Damage behaviors of plain-woven fiber reinforced composites with different orientations: From mesoscopic evolution to macroscopic performance prediction

•Meso-scale simulations combining the damage of yarn, pure matrix, and debonding.•Systematic damage analyses of different oriented composites upon tension/bending.•Mechanisms leading to property differences of composites with different orientations.•The order of tensile damage mechanism is clearly identified.•Meso-macro models were combined for property prediction & design optimization. This paper investigates the tensile/bending mechanical properties, damage behaviors, and performance prediction of plain-woven composites with different orientations by numerical simulations and physical experiments. The mesoscopic model reproduces damage modes of yarn, pure matrix, and interfacial debonding by user-defined subroutine.
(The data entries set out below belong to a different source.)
[config.mk]
export PLATFORM = sky130hd
export DESIGN_NAME = return_address_stack
export DESIGN_NICKNAME = d
export VERILOG_FILES = /design/src/verilog/stack_storage.v /design/src/verilog/axil_write_capture.v /design/src/verilog/return_address_stack.v
export VERILOG_INCLUDE_DIRS = /design/src /design/src/verilog
export SDC_FILE = /design/constraint.sdc
export NUM_CORES = 1
export LEC_CHECK = 0
export BUFFER_PORTS_ARGS = -buffer_cell sky130_fd_sc_hd__buf_2
export CAP_MARGIN = 15
export CELL_PAD_IN_SITES_DETAIL_PLACEMENT = 1
export CELL_PAD_IN_SITES_GLOBAL_PLACEMENT = 2
export CORE_UTILIZATION = 44
export CTS_BUF_LIST = sky130_fd_sc_hd__clkbuf_4 sky130_fd_sc_hd__clkbuf_8
export CTS_CLUSTER_DIAMETER = 100
export CTS_CLUSTER_SIZE = 25
export DETAILED_ROUTE_END_ITERATION = 8
export PLACE_DENSITY = 0.83
export SLEW_MARGIN = 20
export SYNTH_ARGS = -nofsm -noshare
export SYNTH_HDL_FRONTEND = slang
export SYNTH_SLANG_ARGS = --single-unit
[constraint.sdc]
create_clock -name clk -period 3.9 [get_ports clk]
set_input_delay 0.39 -clock clk [delete_from_list [all_inputs] [get_ports clk]]
set_output_delay 0.39 -clock clk [all_outputs]
set_load 0.02 [all_outputs]
`config.mk`:
```
export PLATFORM = sky130hd
export DESIGN_NAME = reading_offset_and_average_filter
export DESIGN_NICKNAME = d
export VERILOG_FILES = /design/src/inc/filter_active_indicator_pkg.sv /design/src/hdl/reading_offset_and_average_filter.sv /design/src/hdl/offset_null.sv
export VERILOG_INCLUDE_DIRS = /design/src /design/src/inc
export SDC_FILE = /design/constraint.sdc
export NUM_CORES = 2
export LEC_CHECK = 0
export BUFFER_PORTS_ARGS = -buffer_cell sky130_fd_sc_hd__buf_2
export CELL_PAD_IN_SITES_DETAIL_PLACEMENT = 1
export CELL_PAD_IN_SITES_GLOBAL_PLACEMENT = 1
export CORE_ASPECT_RATIO = 0.75
export CORE_MARGIN = 1.5
export CORE_UTILIZATION = 30
export DETAILED_ROUTE_END_ITERATION = 6
export PLACE_DENSITY = 0.54
export SYNTH_ARGS = -nofsm -noshare
export SYNTH_HDL_FRONTEND = slang
export SYNTH_HIERARCHICAL = 1
export SYNTH_SLANG_ARGS = --single-unit
```
`constraint.sdc`:
```
create_clock -name clk -period 98.9 [get_ports clk]
set_clock_uncertainty 0.1 [all_clocks]
set_input_delay 4.945 -clock clk [delete_from_list [all_inputs] [get_ports clk]]
set_output_delay 4.945 -clock clk [all_outputs]
set_load 0.05 [all_outputs]
```
### config.mk
export PLATFORM = sky130hd
export DESIGN_NAME = cwd_config_word_decoder
export DESIGN_NICKNAME = d
export VERILOG_FILES = /design/src/rtl/cwd_pkg.sv /design/src/rtl/cwd_flash_protect.sv /design/src/rtl/cwd_wdt_decode.sv /design/src/rtl/cwd_config_word_decoder.sv
export SDC_FILE = /design/constraint.sdc
export NUM_CORES = 1
export LEC_CHECK = 0
export ABC_AREA = 1
export BUFFER_PORTS_ARGS = -buffer_cell sky130_fd_sc_hd__buf_4
export CORE_ASPECT_RATIO = 1.2
export CORE_MARGIN = 5
export CORE_UTILIZATION = 50
export DETAILED_ROUTE_END_ITERATION = 12
export GPL_TIMING_DRIVEN = 1
export HOLD_SLACK_MARGIN = 0.12
export PLACE_DENSITY = 0.83
export SKIP_LAST_GASP = 1
export SLEW_MARGIN = 20
export SYNTH_ARGS = -nofsm -noshare
export SYNTH_HDL_FRONTEND = slang
export SYNTH_SLANG_ARGS = --single-unit
### constraint.sdc
create_clock -name clk -period 30.2 [get_ports clk]
set_input_delay 7.55 -clock clk [delete_from_list [all_inputs] [get_ports clk]]
set_output_delay 7.55 -clock clk [all_outputs]
set_load 0.01 [all_outputs]
### src/rtl/mmbd_decoder.sv
// memory map decoder with sram bit-band alias translation
`timescale 1ns/1ps
module mmbd_decoder
  import mmbd_pkg::*;
(
  input  wire logic        ref_clk,
  input  wire logic        rst_n,
  input  wire logic        xf_en,
  input  wire logic        xr_en,
  input  wire logic        ddr_en,
  input  wire mmbd_req_s   req,
  input  wire logic        mem_ack,
  input  wire logic [31:0] mem_rdata,
  output mmbd_mem_s        mem,
  output mmbd_rsp_s        rsp
);

  // ---------------------------------------------------------------
  // region decode
  // ---------------------------------------------------------------
  mmbd_dec_s dec;

  mmbd_region_decode u_decode (
    .req    (req),
    .xf_en  (xf_en),
    .xr_en  (xr_en),
    .ddr_en (ddr_en),
    .dec    (dec)
  );

  // ---------------------------------------------------------------
  // state
  // ---------------------------------------------------------------
  mmbd_state_e state;
  mmbd_state_e next_state;
  mmbd_mem_s   next_mem;
  mmbd_rsp_s   next_rsp;
  logic [4:0]  bb_idx;
  logic [4:0]  next_bb_idx;
  logic        bb_write;
  logic        next_bb_write;
  logic        bb_set;
  logic        next_bb_set;
  logic [31:0] bb_mask;
  logic [31:0] bb_word;

  // ---------------------------------------------------------------
  // bit-band helpers
  // ---------------------------------------------------------------
  function automatic logic [31:0] mmbd_bit_mask(input logic [4:0] idx);
    mmbd_bit_mask = 32'h0000_0001 << idx;
  endfunction : mmbd_bit_mask

  always_comb begin
    bb_mask = mmbd_bit_mask(bb_idx);
    // only the addressed bit changes; the rest are written back as read
    if (bb_set) begin
      bb_word = mem_rdata | bb_mask;
    end else begin
      bb_word = mem_rdata & ~bb_mask;
    end
  end

  // ---------------------------------------------------------------
  // sequencer: next values
  // ---------------------------------------------------------------
  always_comb begin
    next_state    = state;
    next_mem      = mem;
    next_rsp      = rsp;
    next_bb_idx   = bb_idx;
    next_bb_write = bb_write;
    next_bb_set   = bb_set;
    next_rsp.done = 1'b0;
    unique case (state)
      ST_IDLE: begin
        if (req.valid) begin
          if (dec.error) begin
            // the master sees a fault instead of data
            next_rsp.done  = 1'b1;
            next_rsp.error = 1'b1;
            next_rsp.rdata = 32'h0000_0000;
            next_state     = ST_RESP;
          end else if (dec.bitband) begin
            // first step of a core alias access is one word read
            next_mem.valid     = 1'b1;
            next_mem.target    = TGT_SRAM;
            next_mem.cacheable = 1'b0;
            next_mem.write     = 1'b0;
            next_mem.size      = SIZE_WORD;
            next_mem.addr      = dec.offset;
            next_mem.wdata     = 32'h0000_0000;
            next_bb_idx        = dec.bit_idx;
            next_bb_write      = req.write;
            next_bb_set        = req.wdata[0];
            next_state         = ST_BB_RD;
          end else begin
            next_mem.valid     = 1'b1;
            next_mem.target    = dec.target;
            next_mem.cacheable = dec.cacheable;
            next_mem.write     = req.write;
            next_mem.size      = req.size;
            next_mem.addr      = dec.offset;
            next_mem.wdata     = req.wdata;
            next_state         = ST_MEM;
          end
        end
      end
      ST_MEM: begin
        if (mem_ack) begin
          next_mem.valid = 1'b0;
          next_rsp.done  = 1'b1;
          next_rsp.error = 1'b0;
          next_rsp.rdata = mem_rdata;
          next_state     = ST_RESP;
        end
      end
      ST_BB_RD: begin
        if (mem_ack) begin
          if (bb_write) begin
            // keep the same word address, turn the read into a write
            next_mem.write = 1'b1;
            next_mem.wdata = bb_word;
            next_state     = ST_BB_WR;
          end else begin
            next_mem.valid = 1'b0;
            next_rsp.done  = 1'b1;
            next_rsp.error = 1'b0;
            next_rsp.rdata = {31'h0000_0000, mem_rdata[bb_idx]};
            next_state     = ST_RESP;
          end
        end
      end
      ST_BB_WR: begin
        if (mem_ack) begin
          next_mem.valid = 1'b0;
          next_mem.write = 1'b0;
          next_rsp.done  = 1'b1;
          next_rsp.error = 1'b0;
          next_rsp.rdata = 32'h0000_0000;
          next_state     = ST_RESP;
        end
      end
      ST_RESP: begin
        // one dead cycle lets the master drop valid after done
        next_state = ST_IDLE;
      end
      default: begin
        next_state    = ST_IDLE;
        next_mem      = '0;
        next_rsp      = '0;
      end
    endcase
  end

  // ---------------------------------------------------------------
  // sequencer: registers
  // ---------------------------------------------------------------
  always_ff @(posedge ref_clk or negedge rst_n) begin
    if (!rst_n) begin
      state    <= ST_IDLE;
      mem      <= '0;
      rsp      <= '0;
      bb_idx   <= 5'h00;
      bb_write <= 1'b0;
      bb_set   <= 1'b0;
    end else begin
      state    <= next_state;
      mem      <= next_mem;
      rsp      <= next_rsp;
      bb_idx   <= next_bb_idx;
      bb_write <= next_bb_write;
      bb_set   <= next_bb_set;
    end
  end

  logic take;
  assign take = (state == ST_IDLE) && req.valid;
endmodule : mmbd_decoder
On this basis, relevant physical experiments were conducted for comprehensive verification. Then, the influences of orientation on the mechanical properties of the composites and their tensile/bending damage processes were systematically analyzed, and meso-macro scale simulations were carried out for performance prediction and optimization design of multilayer composites. The results show that the tensile/bending strength of the composites decreases and the ductility increases with the increase of orientation angle, among which the ductility of 45° orientation is the best. The primary damage mechanism in tensile process is changed from fiber fracture and matrix cracking to yarns pullout and debonding damage. The orientation can change the primary damage mechanism and improve composite properties by changing the location, time, and degree of damage occurrence. In addition, meso-macro scale simulations can predict and optimize the properties of multilayer composites more efficiently and shorten the optimization design cycle of composites.